Help write an interestingness test for shrinkray (test-case reducer). Use when the user needs to reduce a test case, write or fix an interestingness test, or is working with test-case reduction.
You are helping the user write an interestingness test — a script that shrinkray (or another test-case reducer) uses to determine whether a candidate test case still exhibits the property of interest. Always assume shrinkray unless the user specifically asks for a different reducer.
An interestingness test is an executable that:
The reducer calls this script thousands of times with progressively smaller/simpler variants of the original file. The quality of the interestingness test is the single most important factor determining the quality of the reduced output.
Before writing anything, determine:
Get the user to describe the specific behavior they want to preserve during reduction. Ask for:
What format is the test case? This affects validity checking:
Is there a risk of undefined behavior or bug slippage? Especially critical for C/C++ wrong-code bugs.

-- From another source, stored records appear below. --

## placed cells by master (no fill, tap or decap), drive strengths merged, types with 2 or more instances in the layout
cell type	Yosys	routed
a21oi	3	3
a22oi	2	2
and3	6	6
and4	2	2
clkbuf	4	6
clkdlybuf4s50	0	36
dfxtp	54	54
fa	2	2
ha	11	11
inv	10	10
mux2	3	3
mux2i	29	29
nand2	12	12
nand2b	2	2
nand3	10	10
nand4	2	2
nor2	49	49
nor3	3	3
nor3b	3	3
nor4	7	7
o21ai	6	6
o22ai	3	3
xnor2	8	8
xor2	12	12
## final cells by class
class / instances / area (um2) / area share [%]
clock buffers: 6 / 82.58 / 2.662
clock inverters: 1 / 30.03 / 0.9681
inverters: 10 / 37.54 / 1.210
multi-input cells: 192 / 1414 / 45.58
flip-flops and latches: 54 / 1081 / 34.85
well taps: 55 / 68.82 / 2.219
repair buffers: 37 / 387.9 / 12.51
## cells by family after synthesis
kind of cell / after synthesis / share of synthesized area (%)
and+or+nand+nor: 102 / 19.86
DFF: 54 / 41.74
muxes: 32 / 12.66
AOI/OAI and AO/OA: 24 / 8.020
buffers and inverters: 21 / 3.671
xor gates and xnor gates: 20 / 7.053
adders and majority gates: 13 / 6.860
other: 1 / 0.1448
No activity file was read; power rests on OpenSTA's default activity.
[src/rtl/multicycle_ctrl_decode.sv]
// mc_decode: purely combinational op/func classifier feeding the
// DECODE-stage latches of multicycle_ctrl.
module mc_decode
  import multicycle_ctrl_pkg::*;
(
  input  logic [5:0] op_i,
  input  logic [3:0] func_i,
  output dec_t       dec_o
);

  // Map opcode/function to instruction class, ALU op and legality
  always_comb begin
    dec_o.cls      = CLS_R;
    dec_o.alu_func = ALU_ADD;
    dec_o.illegal  = 1'b0;
    case (op_i)
      OP_RTYPE: begin
        dec_o.cls = CLS_R;
        case (func_i)
          FN_ADD:  dec_o.alu_func = ALU_ADD;
          FN_SUB:  dec_o.alu_func = ALU_SUB;
          FN_AND:  dec_o.alu_func = ALU_AND;
          FN_OR:   dec_o.alu_func = ALU_OR;
          FN_SLT:  dec_o.alu_func = ALU_SLT;
          default: dec_o.illegal  = 1'b1;
        endcase
      end
      OP_J: begin
        dec_o.cls = CLS_J;
      end
      OP_ORI: begin
        dec_o.cls      = CLS_ORI;
        dec_o.alu_func = ALU_OR;
      end
      OP_LW: begin
        dec_o.cls = CLS_LW;
      end
      OP_SW: begin
        dec_o.cls = CLS_SW;
      end
      default: begin
        dec_o.illegal = 1'b1;
      end
    endcase
  end

endmodule

[src/rtl/multicycle_ctrl.sv]
// multicycle_ctrl: five-state control FSM sequencing a shared datapath
// through fetch, decode, execute, memory and write-back over a single
// ready-handshaked memory port. Also counts retired instructions.
module multicycle_ctrl
  import multicycle_ctrl_pkg::*;
(
  input  logic        clk,
  input  logic        rst,
  input  logic [5:0]  op,
  input  logic [3:0]  func,
  input  logic        mem_ready,
  output logic        mem_req,
  output logic        mem_we,
  output logic        mem_addr_sel,
  output logic        ir_write,
  output logic        pc_write,
  output logic        pc_src,
  output logic        alu_src_a,
  output logic [1:0]  alu_src_b,
  output logic [2:0]  alu_func,
  output logic        reg_write,
  output logic        reg_dst,
  output logic        wb_sel,
  output logic        illegal_instr,
  output logic [2:0]  state,
  output logic [15:0] instr_count
);

  state_e      state_q, state_d;
  class_e      cls_q, cls_d;
  logic [2:0]  alu_func_q, alu_func_d;
  logic [15:0] instr_count_q, instr_count_d;
  logic        retire_s;
  dec_t        dec_s;

  mc_decode u_decode (
    .op_i   (op),
    .func_i (func),
    .dec_o  (dec_s)
  );

  // State register, decode latches and retire counter
  always_ff @(posedge clk) begin
    if (rst) begin
      state_q       <= ST_FETCH;
      cls_q         <= CLS_R;
      alu_func_q    <= ALU_ADD;
      instr_count_q <= 16'd0;
    end else begin
      state_q       <= state_d;
      cls_q         <= cls_d;
      alu_func_q    <= alu_func_d;
      instr_count_q <= instr_count_d;
    end
  end

  // Next state, DECODE-stage latch loading and retire detection
  always_comb begin
    state_d    = state_q;
    cls_d      = cls_q;
    alu_func_d = alu_func_q;
    retire_s   = 1'b0;
    case (state_q)
      ST_FETCH: begin
        if (mem_ready) state_d = ST_DECODE;
        else           state_d = ST_FETCH;
      end
      ST_DECODE: begin
        cls_d      = dec_s.cls;
        alu_func_d = dec_s.alu_func;
        if (dec_s.illegal) begin
          state_d = ST_FETCH;
        end else if (dec_s.cls == CLS_J) begin
          state_d  = ST_FETCH;
          retire_s = 1'b1;
        end else begin
          state_d = ST_EXEC;
        end
      end
      ST_EXEC: begin
        case (cls_q)
          CLS_R, CLS_ORI: state_d = ST_WB;
          CLS_LW, CLS_SW: state_d = ST_MEM;
          default:        state_d = ST_FETCH;
        endcase
      end
      ST_MEM: begin
        if (!mem_ready) begin
          state_d = ST_MEM;
        end else if (cls_q == CLS_SW) begin
          state_d  = ST_FETCH;
          retire_s = 1'b1;
        end else if (cls_q == CLS_LW) begin
          state_d = ST_WB;
        end else begin
          state_d = ST_FETCH;
        end
      end
      ST_WB: begin
        state_d  = ST_FETCH;
        retire_s = 1'b1;
      end
      default: begin
        state_d = ST_FETCH;
      end
    endcase
    if (retire_s) instr_count_d = instr_count_q + 16'd1;
    else          instr_count_d = instr_count_q;
  end

  // Datapath controls per state; FETCH completion strobes follow mem_ready
  // in the same cycle, and everything is held low while reset is asserted
  always_comb begin
    mem_req       = 1'b0;
    mem_we        = 1'b0;
    mem_addr_sel  = 1'b0;
    ir_write      = 1'b0;
    pc_write      = 1'b0;
    pc_src        = 1'b0;
    alu_src_a     = 1'b0;
    alu_src_b     = SRCB_REG;
    alu_func      = ALU_ADD;
    reg_write     = 1'b0;
    reg_dst       = 1'b0;
    wb_sel        = 1'b0;
    illegal_instr = 1'b0;
    state         = state_q;
    instr_count   = instr_count_q;
    case (state_q)
      ST_FETCH: begin
        mem_req   = 1'b1;
        alu_src_b = SRCB_FOUR;
        ir_write  = mem_ready;
        pc_write  = mem_ready;
      end
      ST_DECODE: begin
        if (dec_s.illegal) begin
          illegal_instr = 1'b1;
        end else if (dec_s.cls == CLS_J) begin
          pc_write = 1'b1;
          pc_src   = 1'b1;
        end else begin
          pc_write = 1'b0;
        end
      end
      ST_EXEC: begin
        alu_src_a = 1'b1;
        case (cls_q)
          CLS_R: begin
            alu_src_b = SRCB_REG;
            alu_func  = alu_func_q;
          end
          CLS_ORI: begin
            alu_src_b = SRCB_IMM;
            alu_func  = ALU_OR;
          end
          CLS_LW, CLS_SW: begin
            alu_src_b = SRCB_IMM;
            alu_func  = ALU_ADD;
          end
          default: begin
            alu_src_b = SRCB_REG;
          end
        endcase
      end
      ST_MEM: begin
        mem_req      = 1'b1;
        mem_addr_sel = 1'b1;
        mem_we       = (cls_q == CLS_SW);
      end
      ST_WB: begin
        reg_write = 1'b1;
        reg_dst   = (cls_q == CLS_R);
        wb_sel    = (cls_q == CLS_LW);
      end
      default: begin
        mem_req = 1'b0;
      end
    endcase
    if (rst) begin
      mem_req       = 1'b0;
      mem_we        = 1'b0;
      mem_addr_sel  = 1'b0;
      ir_write      = 1'b0;
      pc_write      = 1'b0;
      pc_src        = 1'b0;
      alu_src_a     = 1'b0;
      alu_src_b     = 2'b00;
      alu_func      = 3'b000;
      reg_write     = 1'b0;
      reg_dst       = 1'b0;
      wb_sel        = 1'b0;
      illegal_instr = 1'b0;
      state         = 3'd0;
      instr_count   = 16'd0;
    end else begin
      state = state_q;
    end
  end

endmodule

[config.mk]
export PLATFORM = sky130hd
export DESIGN_NAME = multicycle_ctrl
export DESIGN_NICKNAME = d
export VERILOG_FILES = /design/src/rtl/multicycle_ctrl_pkg.sv /design/src/rtl/multicycle_ctrl_decode.sv /design/src/rtl/multicycle_ctrl.sv
export SDC_FILE = /design/constraint.sdc
export NUM_CORES = 1
export LEC_CHECK = 0
export CORE_MARGIN = 8
export CORE_UTILIZATION = 48
export DETAILED_ROUTE_END_ITERATION = 16
export PLACE_DENSITY_LB_ADDON = 0.1
export SLEW_MARGIN = 20
export SYNTH_ARGS = -nofsm -noshare
export SYNTH_HDL_FRONTEND = slang
export SYNTH_HIERARCHICAL = 1
export SYNTH_SLANG_ARGS = --single-unit
export TNS_END_PERCENT = 20
[constraint.sdc]
create_clock -name clk -period 3.34 [get_ports clk]
set_clock_uncertainty 0.15 [all_clocks]
set_input_delay 0.501 -clock clk [delete_from_list [all_inputs] [get_ports clk]]
set_output_delay 0.501 -clock clk [all_outputs]
set_load 0.01 [all_outputs]
<file path="src/rtl/alu_opcollect_core_if.sv">
// Driver-facing bundle for alu_opcollect_core.
//   master : the driver side (operands, command, qualifiers out; results in)
//   slave  : the ALU core side
// Signals: CE, MODE, CMD[3:0], OPA/OPB[W-1:0], INP_VALID[1:0], CIN (driver -> core)
//          RES[2W-1:0], RES_VALID, COUT, OFLOW, G, L, E, ERR, BUSY (core -> driver)
interface alu_opcollect_core_if #(
  parameter int DATA_WIDTH = 8
);
  logic                      CE;
  logic                      MODE;
  logic [3:0]                CMD;
  logic [DATA_WIDTH-1:0]     OPA;
  logic [DATA_WIDTH-1:0]     OPB;
  logic [1:0]                INP_VALID;
  logic                      CIN;
  logic [2*DATA_WIDTH-1:0]   RES;
  logic                      RES_VALID;
  logic                      COUT;
  logic                      OFLOW;
  logic                      G;
  logic                      L;
  logic                      E;
  logic                      ERR;
  logic                      BUSY;

  modport master (
    output CE, MODE, CMD, OPA, OPB, INP_VALID, CIN,
    input  RES, RES_VALID, COUT, OFLOW, G, L, E, ERR, BUSY
  );

  modport slave (
    input  CE, MODE, CMD, OPA, OPB, INP_VALID, CIN,
    output RES, RES_VALID, COUT, OFLOW, G, L, E, ERR, BUSY
  );
endinterface

</file>
<file path="src/rtl/alu_opcollect_core.sv">
// Parametrised ALU core with operand collection.
// Operands may arrive on different cycles; a two-operand command waits up to
// WAIT_CYCLES enabled cycles for the missing one before reporting ERR.
// Multiplies take one extra cycle with BUSY asserted. All outputs registered.
// Ports:
//   clk  - clock, all logic on posedge
//   rst  - synchronous active-high reset
//   bus  - alu_opcollect_core_if.slave: CE, MODE, CMD, OPA, OPB, INP_VALID, CIN in;
//          RES, RES_VALID, COUT, OFLOW, G, L, E, ERR, BUSY out
module alu_opcollect_core #(
  parameter int DATA_WIDTH  = 8,
  parameter int WAIT_CYCLES = 16
) (
  input logic                 clk,
  input logic                 rst,
  alu_opcollect_core_if.slave bus
);
  localparam int W   = DATA_WIDTH;
  localparam int LW  = $clog2(DATA_WIDTH);
  localparam int LW1 = LW + 1;
  localparam int TW  = (WAIT_CYCLES > 1) ? $clog2(WAIT_CYCLES) : 1;
  localparam logic [TW-1:0] TLAST  = TW'(WAIT_CYCLES - 1);
  localparam logic [LW:0]   WLEN   = LW1'(DATA_WIDTH);
  localparam logic [W:0]    ONE_W1 = {{W{1'b0}}, 1'b1};

  typedef enum logic [1:0] {S_IDLE, S_WAIT, S_MUL} state_t;

  typedef struct packed {
    logic [2*W-1:0] res;
    logic           cout;
    logic           oflow;
    logic           g;
    logic           l;
    logic           e;
    logic           err;
  } result_t;

  state_t          state_q, state_d;
  logic            mode_q, mode_d;
  logic [3:0]      cmd_q, cmd_d;
  logic            cin_q, cin_d;
  logic [W-1:0]    a_q, a_d;
  logic [W-1:0]    b_q, b_d;
  logic [1:0]      have_q, have_d;
  logic [TW-1:0]   timer_q, timer_d;
  logic [2*W-1:0]  res_q, res_d;
  logic            cout_q, cout_d;
  logic            oflow_q, oflow_d;
  logic            g_q, g_d;
  logic            l_q, l_d;
  logic            e_q, e_d;
  logic            err_q, err_d;
  logic            rv_q, rv_d;
  logic            busy_q, busy_d;

  // Effective command/operands: in WAIT the latched command is used and any
  // operand arriving now replaces the latched copy.
  logic            in_wait;
  logic            mode_e;
  logic [3:0]      cmd_e;
  logic            cin_e;
  logic [W-1:0]    a_e;
  logic [W-1:0]    b_e;
  logic [1:0]      have_e;

  assign in_wait = (state_q == S_WAIT);
  assign mode_e  = in_wait ? mode_q : bus.MODE;
  assign cmd_e   = in_wait ? cmd_q  : bus.CMD;
  assign cin_e   = in_wait ? cin_q  : bus.CIN;
  assign a_e     = bus.INP_VALID[0] ? bus.OPA : a_q;
  assign b_e     = bus.INP_VALID[1] ? bus.OPB : b_q;
  assign have_e  = (in_wait ? have_q : 2'b00) | bus.INP_VALID;

  // Single-cycle execution unit
  logic [W:0]      ar;
  logic            ar_used;
  logic [W-1:0]    lr;
  logic [LW-1:0]   amt;
  logic [LW:0]     amt_inv;
  logic            rot_bad;
  logic [1:0]      need_e;
  logic            mul_e;
  result_t         ex;

  always_comb begin
    ex      = '0;
    ar      = '0;
    ar_used = 1'b0;
    lr      = '0;
    need_e  = 2'b11;
    mul_e   = 1'b0;
    amt     = b_e[LW-1:0];
    amt_inv = WLEN - {1'b0, amt};
    rot_bad = |(b_e >> LW);
    if (mode_e) begin
      ar_used = (cmd_e <= 4'd7);
      case (cmd_e)
        4'd0:  ar = {1'b0, a_e} + {1'b0, b_e};
        4'd1:  ar = {1'b0, a_e} - {1'b0, b_e};
        4'd2:  ar = {1'b0, a_e} + {1'b0, b_e} + {{W{1'b0}}, cin_e};
        4'd3:  ar = {1'b0, a_e} - {1'b0, b_e} - {{W{1'b0}}, cin_e};
        4'd4:  begin ar = {1'b0, a_e} + ONE_W1; need_e = 2'b01; end
        4'd5:  begin ar = {1'b0, a_e} - ONE_W1; need_e = 2'b01; end
        4'd6:  begin ar = {1'b0, b_e} + ONE_W1; need_e = 2'b10; end
        4'd7:  begin ar = {1'b0, b_e} - ONE_W1; need_e = 2'b10; end
        4'd8:  begin
          ex.g = (a_e > b_e);
          ex.l = (a_e < b_e);
          ex.e = (a_e == b_e);
        end
        4'd9, 4'd10: mul_e = 1'b1;
        default: begin need_e = 2'b00; ex.err = 1'b1; end
      endcase
      if (ar_used) begin
        ex.res  = {{(W-1){1'b0}}, ar};
        ex.cout = ar[W];
        // odd opcodes 1,3,5,7 are the subtract/decrement family; bit W is the borrow
        ex.oflow = cmd_e[0] & ar[W];
      end
    end else begin
      case (cmd_e)
        4'd0:  lr = a_e & b_e;
        4'd1:  lr = ~(a_e & b_e);
        4'd2:  lr = a_e | b_e;
        4'd3:  lr = ~(a_e | b_e);
        4'd4:  lr = a_e ^ b_e;
        4'd5:  lr = ~(a_e ^ b_e);
        4'd6:  begin lr = ~a_e;      need_e = 2'b01; end
        4'd7:  begin lr = ~b_e;      need_e = 2'b10; end
        4'd8:  begin lr = a_e >> 1;  need_e = 2'b01; end
        4'd9:  begin lr = a_e << 1;  need_e = 2'b01; end
        4'd10: begin lr = b_e >> 1;  need_e = 2'b10; end
        4'd11: begin lr = b_e << 1;  need_e = 2'b10; end
        // a shift by W yields 0, so amt=0 leaves A unchanged
        4'd12: if (rot_bad) ex.err = 1'b1;
               else lr = (a_e << amt) | (a_e >> amt_inv);
        4'd13: if (rot_bad) ex.err = 1'b1;
               else lr = (a_e >> amt) | (a_e << amt_inv);
        default: begin need_e = 2'b00; ex.err = 1'b1; end
      endcase
      ex.res = {{W{1'b0}}, lr};
    end
  end

  // Multiply path works from the operands latched on entry to MUL
  logic [W:0]     mx;
  logic [W:0]     my;
  logic [2*W-1:0] prod;

  always_comb begin
    if (cmd_q == 4'd9) begin
      mx = {1'b0, a_q} + ONE_W1;
      my = {1'b0, b_q} + ONE_W1;
    end else begin
      mx = {a_q, 1'b0};
      my = {1'b0, b_q};
    end
    prod = {{(W-1){1'b0}}, mx} * {{(W-1){1'b0}}, my};
  end

  // Next-state / output logic
  always_comb begin
    state_d = state_q;
    mode_d  = mode_q;
    cmd_d   = cmd_q;
    cin_d   = cin_q;
    a_d     = a_q;
    b_d     = b_q;
    have_d  = have_q;
    timer_d = timer_q;
    res_d   = res_q;
    cout_d  = cout_q;
    oflow_d = oflow_q;
    g_d     = g_q;
    l_d     = l_q;
    e_d     = e_q;
    err_d   = 1'b0;
    rv_d    = 1'b0;
    busy_d  = busy_q;
    if (bus.CE) begin
      case (state_q)
        S_IDLE, S_WAIT: begin
          // IDLE and WAIT share the collection logic; IDLE only acts when
          // something arrives, and only WAIT counts towards the timeout.
          if (in_wait || (bus.INP_VALID != 2'b00)) begin
            if ((need_e & ~have_e) == 2'b00) begin
              have_d = 2'b00;
              if (mul_e) begin
                state_d = S_MUL;
                busy_d  = 1'b1;
                mode_d  = mode_e;
                cmd_d   = cmd_e;
                a_d     = a_e;
                b_d     = b_e;
              end else begin
                state_d = S_IDLE;
                rv_d    = 1'b1;
                {res_d, cout_d, oflow_d, g_d, l_d, e_d, err_d} = ex;
              end
            end else if (in_wait && (timer_q == TLAST)) begin
              state_d = S_IDLE;
              have_d  = 2'b00;
              rv_d    = 1'b1;
              err_d   = 1'b1;
              res_d   = '0;
              cout_d  = 1'b0;
              oflow_d = 1'b0;
              g_d     = 1'b0;
              l_d     = 1'b0;
              e_d     = 1'b0;
            end else begin
              state_d = S_WAIT;
              mode_d  = mode_e;
              cmd_d   = cmd_e;
              cin_d   = cin_e;
              a_d     = a_e;
              b_d     = b_e;
              have_d  = have_e;
              timer_d = in_wait ? (timer_q + TW'(1)) : '0;
            end
          end
        end
        S_MUL: begin
          state_d = S_IDLE;
          busy_d  = 1'b0;
          rv_d    = 1'b1;
          res_d   = prod;
          cout_d  = 1'b0;
          oflow_d = 1'b0;
          g_d     = 1'b0;
          l_d     = 1'b0;
          e_d     = 1'b0;
        end
        default: state_d = S_IDLE;
      endcase
    end
  end

  always_ff @(posedge clk) begin
    if (rst) begin
      state_q <= S_IDLE;
      mode_q  <= 1'b0;
      cmd_q   <= '0;
      cin_q   <= 1'b0;
      a_q     <= '0;
      b_q     <= '0;
      have_q  <= '0;
      timer_q <= '0;
      res_q   <= '0;
      cout_q  <= 1'b0;
      oflow_q <= 1'b0;
      g_q     <= 1'b0;
      l_q     <= 1'b0;
      e_q     <= 1'b0;
      err_q   <= 1'b0;
      rv_q    <= 1'b0;
      busy_q  <= 1'b0;
    end else begin
      state_q <= state_d;
      mode_q  <= mode_d;
      cmd_q   <= cmd_d;
      cin_q   <= cin_d;
      a_q     <= a_d;
      b_q     <= b_d;
      have_q  <= have_d;
      timer_q <= timer_d;
      res_q   <= res_d;
      cout_q  <= cout_d;
      oflow_q <= oflow_d;
      g_q     <= g_d;
      l_q     <= l_d;
      e_q     <= e_d;
      err_q   <= err_d;
      rv_q    <= rv_d;
      busy_q  <= busy_d;
    end
  end

  assign bus.RES       = res_q;
  assign bus.RES_VALID = rv_q;
  assign bus.COUT      = cout_q;
  assign bus.OFLOW     = oflow_q;
  assign bus.G         = g_q;
  assign bus.L         = l_q;
  assign bus.E         = e_q;
  assign bus.ERR       = err_q;
  assign bus.BUSY      = busy_q;
endmodule
</file>
<file path="src/flat_wrapper.sv">
// flat-port wrapper written by rule: the top's interface ports become plain ports
module alu_opcollect_core_flat 
#(
  parameter int DATA_WIDTH  = 8,
  parameter int WAIT_CYCLES = 16
)
  (clk, rst, bus_CE, bus_MODE, bus_CMD, bus_OPA, bus_OPB, bus_INP_VALID, bus_CIN, bus_RES, bus_RES_VALID, bus_COUT, bus_OFLOW, bus_G, bus_L, bus_E, bus_ERR, bus_BUSY);
  alu_opcollect_core_if #(.DATA_WIDTH(DATA_WIDTH)) bus_i ();
  input logic clk;
  input logic rst;
  input wire logic [$bits(bus_i.CE)-1:0] bus_CE;
  input wire logic [$bits(bus_i.MODE)-1:0] bus_MODE;
  input wire logic [$bits(bus_i.CMD)-1:0] bus_CMD;
  input wire logic [$bits(bus_i.OPA)-1:0] bus_OPA;
  input wire logic [$bits(bus_i.OPB)-1:0] bus_OPB;
  input wire logic [$bits(bus_i.INP_VALID)-1:0] bus_INP_VALID;
  input wire logic [$bits(bus_i.CIN)-1:0] bus_CIN;
  output wire logic [$bits(bus_i.RES)-1:0] bus_RES;
  output wire logic [$bits(bus_i.RES_VALID)-1:0] bus_RES_VALID;
  output wire logic [$bits(bus_i.COUT)-1:0] bus_COUT;
  output wire logic [$bits(bus_i.OFLOW)-1:0] bus_OFLOW;
  output wire logic [$bits(bus_i.G)-1:0] bus_G;
  output wire logic [$bits(bus_i.L)-1:0] bus_L;
  output wire logic [$bits(bus_i.E)-1:0] bus_E;
  output wire logic [$bits(bus_i.ERR)-1:0] bus_ERR;
  output wire logic [$bits(bus_i.BUSY)-1:0] bus_BUSY;
  assign bus_i.CE = bus_CE;
  assign bus_i.MODE = bus_MODE;
  assign bus_i.CMD = bus_CMD;
  assign bus_i.OPA = bus_OPA;
  assign bus_i.OPB = bus_OPB;
  assign bus_i.INP_VALID = bus_INP_VALID;
  assign bus_i.CIN = bus_CIN;
  assign bus_RES = bus_i.RES;
  assign bus_RES_VALID = bus_i.RES_VALID;
  assign bus_COUT = bus_i.COUT;
  assign bus_OFLOW = bus_i.OFLOW;
  assign bus_G = bus_i.G;
  assign bus_L = bus_i.L;
  assign bus_E = bus_i.E;
  assign bus_ERR = bus_i.ERR;
  assign bus_BUSY = bus_i.BUSY;
  alu_opcollect_core #(.DATA_WIDTH(DATA_WIDTH), .WAIT_CYCLES(WAIT_CYCLES)) u_core (.clk(clk), .rst(rst), .bus(bus_i));
endmodule
</file>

Order checks from cheapest/most-likely-to-fail first to most-expensive last. The reducer invokes this script thousands of times, so every millisecond counts.
#!/bin/bash
# Phase 1: Quick rejection (syntax, size, required content)
# Phase 2: Validity checks (compilation, parsing, UB detection)
# Phase 3: Bug reproduction (run the program, check for the specific bug)
Reject obviously-broken candidates fast:
# Ensure the file is non-empty (prevents reducing to nothing)
test -s "$1" || exit 1
# Ensure required constructs are still present (optional, use sparingly)
grep -q 'some_essential_function' "$1" || exit 1
Warning: Don't over-constrain with grep checks. Every constraint you add is something the reducer can't remove, potentially preventing deeper reduction. Only add grep checks when you're getting bad results without them.
Ensure the reduced test case is still well-formed enough to be meaningful. This prevents the reducer from finding a different, trivial bug (slippage).
For compiler crash bugs:
# Usually skip validity checks — the crash IS on invalid code, and that's fine.
# Only add checks if you're getting slippage to a different crash.
For wrong-code (miscompilation) bugs — this is critical:
# Must compile cleanly under strict warnings with BOTH compilers
gcc -Wall -Wextra -pedantic -c reduced.c 2>/dev/null || exit 1
clang -Wall -Wextra -pedantic -c reduced.c 2>/dev/null || exit 1
# Runtime UB detection (if the bug involves execution)
gcc -fsanitize=undefined -o test_ub reduced.c && timeout 5 ./test_ub || exit 1
For tool bugs (linters, formatters, parsers):
# Usually just need the file to be parseable by a reference tool
python3 -c "import ast; ast.parse(open('$1').read())" 2>/dev/null || exit 1
Check for the specific bug, not just any failure. The recommended pattern is to capture output to a file, check the exit code, then grep the file. Piping (tool | grep) loses the exit code of the tool, which is often an important signal.
# BAD: Too broad — will find any crash, not YOUR crash
some_tool "$1" 2>&1; test $? -ne 0
# BAD: Piping loses the exit code of some_tool
some_tool "$1" 2>&1 | grep -q "specific error"
# GOOD: Capture output, check exit code, then grep
some_tool "$1" > output.txt 2>&1
exit_code=$?
# Check exit code first (cheap) — e.g., SIGSEGV = 139, SIGABRT = 134
test $exit_code -ne 0 || exit 1
# Then check for the specific error message
grep -q "specific error: in function_name" output.txt
This pattern lets you check both the exit code AND the output, which is more precise than either alone. It also means the grep runs on a local file (fast) rather than blocking on a pipe.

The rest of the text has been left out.